`src/rtl/accu_core.sv`:
```
// accu_core: parametrised accumulator core with register file, jumps, HALT and a
// stalling req/ack data-memory port. Define ACCU_CORE_CALL_EN to add CALL/RET with a return stack.
module accu_core #(
    parameter int DATA_W  = 8,
    parameter int PC_W    = 6,
    parameter int REG_N   = 16,
    parameter int STACK_D = 4
) (
    input  logic              clk,
    input  logic              nReset,
    output logic [PC_W-1:0]   pm_addr,
    input  logic [DATA_W+4:0] pm_ins,
    output logic              dm_req,
    output logic              dm_we,
    output logic [DATA_W-1:0] dm_addr,
    output logic [DATA_W-1:0] dm_wdata,
    input  logic [DATA_W-1:0] dm_rdata,
    input  logic              dm_ack,
    output logic [DATA_W-1:0] accu,
    output logic              carry,
    output logic              zero,
    output logic              halted
);

    localparam int INS_W  = DATA_W + 5;
    localparam int RIDX_W = $clog2(REG_N);

    localparam logic [1:0] ST_RUN  = 2'd0;
    localparam logic [1:0] ST_WAIT = 2'd1;
    localparam logic [1:0] ST_HALT = 2'd2;

    localparam logic [4:0] OP_LDI  = 5'b00001;
    localparam logic [4:0] OP_LDR  = 5'b00010;
    localparam logic [4:0] OP_STR  = 5'b00011;
    localparam logic [4:0] OP_LDM  = 5'b00100;
    localparam logic [4:0] OP_STM  = 5'b00101;
    localparam logic [4:0] OP_JMP  = 5'b01000;
    localparam logic [4:0] OP_JZ   = 5'b01001;
    localparam logic [4:0] OP_JNZ  = 5'b01010;
    localparam logic [4:0] OP_JC   = 5'b01011;
    localparam logic [4:0] OP_JNC  = 5'b01100;
    localparam logic [4:0] OP_HALT = 5'b01111;

    if (PC_W > DATA_W || REG_N < 2 || STACK_D < 1) begin : g_paramCheck
        $error("accu_core: unsupported parameter combination");
    end

    logic [PC_W-1:0]   r_pc;
    logic [1:0]        r_state;
    logic [DATA_W-1:0] r_accu;
    logic              r_carry;
    logic              r_zero;
    logic [DATA_W-1:0] r_regs [REG_N];
    logic              r_dmReq;
    logic              r_dmWe;
    logic [DATA_W-1:0] r_dmAddr;
    logic [DATA_W-1:0] r_dmWdata;

    logic [4:0]        w_op;
    logic [DATA_W-1:0] w_k;
    logic [RIDX_W-1:0] w_ridx;
    logic [DATA_W-1:0] w_srcB;
    logic [DATA_W:0]   w_sum;
    logic [DATA_W-1:0] w_aluRes;
    logic              w_aluCarry;
    logic [PC_W-1:0]   w_pcInc;
    logic [PC_W-1:0]   w_jmpTarget;
    logic              w_jmpTaken;

    assign w_op        = pm_ins[INS_W-1:DATA_W];
    assign w_k         = pm_ins[DATA_W-1:0];
    assign w_ridx      = w_k[RIDX_W-1:0];
    assign w_srcB      = w_op[3] ? r_regs[w_ridx] : w_k;
    assign w_pcInc     = r_pc + PC_W'(1);
    assign w_jmpTarget = w_k[PC_W-1:0];

`ifdef ACCU_CORE_CALL_EN
    localparam logic [4:0] OP_CALL = 5'b01101;
    localparam logic [4:0] OP_RET  = 5'b01110;
    localparam int SP_W   = $clog2(STACK_D + 1);
    localparam int STK_IW = (STACK_D > 1) ? $clog2(STACK_D) : 1;
    localparam logic [SP_W-1:0] SP_FULL = SP_W'(STACK_D);

    logic [PC_W-1:0]   r_stack [STACK_D];
    logic [SP_W-1:0]   r_sp;
    logic [STK_IW-1:0] w_pushIdx;
    logic [STK_IW-1:0] w_popIdx;

    assign w_pushIdx = STK_IW'(r_sp);
    assign w_popIdx  = STK_IW'(r_sp - SP_W'(1));
`endif

    // Carry out of the widened sum serves ADD/ADC/SUB; SUB's carry means "no borrow".
    always_comb begin
        w_sum      = '0;
        w_aluRes   = '0;
        w_aluCarry = r_carry;
        case (w_op[2:0])
            3'd0: begin
                w_sum      = {1'b0, r_accu} + {1'b0, w_srcB};
                w_aluRes   = w_sum[DATA_W-1:0];
                w_aluCarry = w_sum[DATA_W];
            end
            3'd1: begin
                w_sum      = {1'b0, r_accu} + {1'b0, w_srcB} + {{DATA_W{1'b0}}, r_carry};
                w_aluRes   = w_sum[DATA_W-1:0];
                w_aluCarry = w_sum[DATA_W];
            end
            3'd2: begin
                w_sum      = {1'b0, r_accu} + {1'b0, ~w_srcB} + (DATA_W+1)'(1);
                w_aluRes   = w_sum[DATA_W-1:0];
                w_aluCarry = w_sum[DATA_W];
            end
            3'd3: w_aluRes = r_accu & w_srcB;
            3'd4: w_aluRes = r_accu | w_srcB;
            3'd5: w_aluRes = r_accu ^ w_srcB;
            3'd6: begin
                w_aluRes   = {r_accu[DATA_W-2:0], 1'b0};
                w_aluCarry = r_accu[DATA_W-1];
            end
            default: begin
                w_aluRes   = {1'b0, r_accu[DATA_W-1:1]};
                w_aluCarry = r_accu[0];
            end
        endcase
    end

    always_comb begin
        w_jmpTaken = 1'b0;
        case (w_op)
            OP_JMP:  w_jmpTaken = 1'b1;
            OP_JZ:   w_jmpTaken = r_zero;
            OP_JNZ:  w_jmpTaken = ~r_zero;
            OP_JC:   w_jmpTaken = r_carry;
            OP_JNC:  w_jmpTaken = ~r_carry;
            default: w_jmpTaken = 1'b0;
        endcase
    end

    always_ff @(posedge clk) begin
        if (!nReset) begin
            r_pc      <= '0;
            r_state   <= ST_RUN;
            r_accu    <= '0;
            r_carry   <= 1'b0;
            r_zero    <= 1'b0;
            r_dmReq   <= 1'b0;
            r_dmWe    <= 1'b0;
            r_dmAddr  <= '0;
            r_dmWdata <= '0;
            for (int i = 0; i < REG_N; i++) begin
                r_regs[i] <= '0;
            end
`ifdef ACCU_CORE_CALL_EN
            r_sp <= '0;
            for (int i = 0; i < STACK_D; i++) begin
                r_stack[i] <= '0;
            end
`endif
        end else begin
            case (r_state)
                ST_RUN: begin
                    r_pc <= w_jmpTaken ? w_jmpTarget : w_pcInc;
                    if (w_op[4]) begin
                        r_accu  <= w_aluRes;
                        r_carry <= w_aluCarry;
                        r_zero  <= (w_aluRes == '0);
                    end else begin
                        case (w_op)
                            OP_LDI: begin
                                r_accu <= w_k;
                                r_zero <= (w_k == '0);
                            end
                            OP_LDR: begin
                                r_accu <= r_regs[w_ridx];
                                r_zero <= (r_regs[w_ridx] == '0);
                            end
                            OP_STR: r_regs[w_ridx] <= r_accu;
                            // PC holds until the transfer is acknowledged.
                            OP_LDM, OP_STM: begin
                                r_pc      <= r_pc;
                                r_dmReq   <= 1'b1;
                                r_dmWe    <= w_op[0];
                                r_dmAddr  <= w_k;
                                r_dmWdata <= r_accu;
                                r_state   <= ST_WAIT;
                            end
                            OP_HALT: begin
                                r_pc    <= r_pc;
                                r_state <= ST_HALT;
                            end
`ifdef ACCU_CORE_CALL_EN
                            // A full stack still jumps; the return address is simply lost.
                            OP_CALL: begin
                                r_pc <= w_jmpTarget;
                                if (r_sp != SP_FULL) begin
                                    r_stack[w_pushIdx] <= w_pcInc;
                                    r_sp               <= r_sp + SP_W'(1);
                                end
                            end
                            OP_RET: begin
                                if (r_sp != '0) begin
                                    r_pc <= r_stack[w_popIdx];
                                    r_sp <= r_sp - SP_W'(1);
                                end
                            end
`endif
                            default: ;
                        endcase
                    end
                end
                ST_WAIT: begin
                    if (dm_ack) begin
                        r_dmReq <= 1'b0;
                        r_pc    <= w_pcInc;
                        r_state <= ST_RUN;
                        if (!r_dmWe) begin
                            r_accu <= dm_rdata;
                            r_zero <= (dm_rdata == '0);
                        end
                    end
                end
                ST_HALT: ;
                default: r_state <= ST_RUN;
            endcase
        end
    end

    assign pm_addr  = r_pc;
    assign dm_req   = r_dmReq;
    assign dm_we    = r_dmWe;
    assign dm_addr  = r_dmAddr;
    assign dm_wdata = r_dmWdata;
    assign accu     = r_accu;
    assign carry    = r_carry;
    assign zero     = r_zero;
    assign halted   = (r_state == ST_HALT);

endmodule

```
$ cat src/rtl/rf_write_arbiter.sv
// Register-file write-port arbiter: two valid/ready writeback requesters,
// round-robin grant, registered RF write stage, conflict detection and counters.
module rf_write_arbiter #(
  parameter int unsigned ADDR_W = 5,
  parameter int unsigned DATA_W = 32,
  parameter int unsigned CNT_W  = 16
) (
  input  logic              clk,
  input  logic              rst,
  input  logic              hold,
  input  logic              req0_valid,
  output logic              req0_ready,
  input  logic [ADDR_W-1:0] req0_addr,
  input  logic [DATA_W-1:0] req0_data,
  input  logic              req1_valid,
  output logic              req1_ready,
  input  logic [ADDR_W-1:0] req1_addr,
  input  logic [DATA_W-1:0] req1_data,
  output logic              rf_we,
  output logic [ADDR_W-1:0] rf_wa,
  output logic [DATA_W-1:0] rf_wd,
  output logic              last_grant,
  output logic              conflict,
  output logic [CNT_W-1:0]  wr_count,
  output logic [CNT_W-1:0]  conflict_count
);

  logic              grant0;
  logic              grant1;
  logic              xfer;
  logic [ADDR_W-1:0] sel_addr;
  logic [DATA_W-1:0] sel_data;
  logic              sel_we;
  logic              conflict_d;

  // Round-robin grant: on a tie, the requester not granted last time wins.
  always_comb begin
    grant0     = 1'b0;
    grant1     = 1'b0;
    sel_addr   = req0_addr;
    sel_data   = req0_data;
    if (!hold) begin
      grant0 = req0_valid && (!req1_valid || last_grant);
      grant1 = req1_valid && (!req0_valid || !last_grant);
    end
    if (grant1) begin
      sel_addr = req1_addr;
      sel_data = req1_data;
    end
    xfer       = grant0 || grant1;
    sel_we     = xfer && (sel_addr != '0);
    conflict_d = !hold && req0_valid && req1_valid &&
                 (req0_addr == req1_addr) && (req0_addr != '0);
  end

  assign req0_ready = grant0;
  assign req1_ready = grant1;

  // Registered write stage, grant history, conflict pulse and counters.
  always_ff @(posedge clk or posedge rst) begin
    if (rst) begin
      rf_we          <= 1'b0;
      rf_wa          <= '0;
      rf_wd          <= '0;
      last_grant     <= 1'b1;
      conflict       <= 1'b0;
      wr_count       <= '0;
      conflict_count <= '0;
    end else begin
      rf_we    <= sel_we;
      conflict <= conflict_d;
      if (xfer) begin
        rf_wa      <= sel_addr;
        rf_wd      <= sel_data;
        last_grant <= grant1;
      end
      if (sel_we) begin
        wr_count <= wr_count + CNT_W'(1);
      end
      if (conflict_d) begin
        conflict_count <= conflict_count + CNT_W'(1);
      end
    end
  end

endmodule

$ cat config.mk
export PLATFORM = sky130hd
export DESIGN_NAME = rf_write_arbiter
export DESIGN_NICKNAME = d
export VERILOG_FILES = /design/src/rtl/rf_write_arbiter.sv
export SDC_FILE = /design/constraint.sdc
export NUM_CORES = 1
export LEC_CHECK = 0
export ABC_CLOCK_PERIOD_IN_PS = 2100
export BUFFER_PORTS_ARGS = -buffer_cell sky130_fd_sc_hd__buf_2
export CELL_PAD_IN_SITES_DETAIL_PLACEMENT = 0
export CELL_PAD_IN_SITES_GLOBAL_PLACEMENT = 1
export CORE_ASPECT_RATIO = 1.25
export CORE_UTILIZATION = 35
export CTS_CLUSTER_DIAMETER = 120
export CTS_CLUSTER_SIZE = 40
export DETAILED_ROUTE_END_ITERATION = 10
export GPL_ROUTABILITY_DRIVEN = 0
export PLACE_DENSITY_LB_ADDON = 0.25
export SETUP_SLACK_MARGIN = 0.05
export SYNTH_ARGS = -nofsm -noshare
export SYNTH_HDL_FRONTEND = slang
export SYNTH_SLANG_ARGS = --single-unit
$ cat constraint.sdc
create_clock -name clk -period 2.1 [get_ports clk]
set_input_delay 0 -clock clk [delete_from_list [all_inputs] [get_ports clk]]
set_output_delay 0 -clock clk [all_outputs]
set_load 0.05 [all_outputs]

→ **About this exercise**
Out of the lines in the listing, count the ones with the word "robin", then give only the number.

→ **Exercise result**
2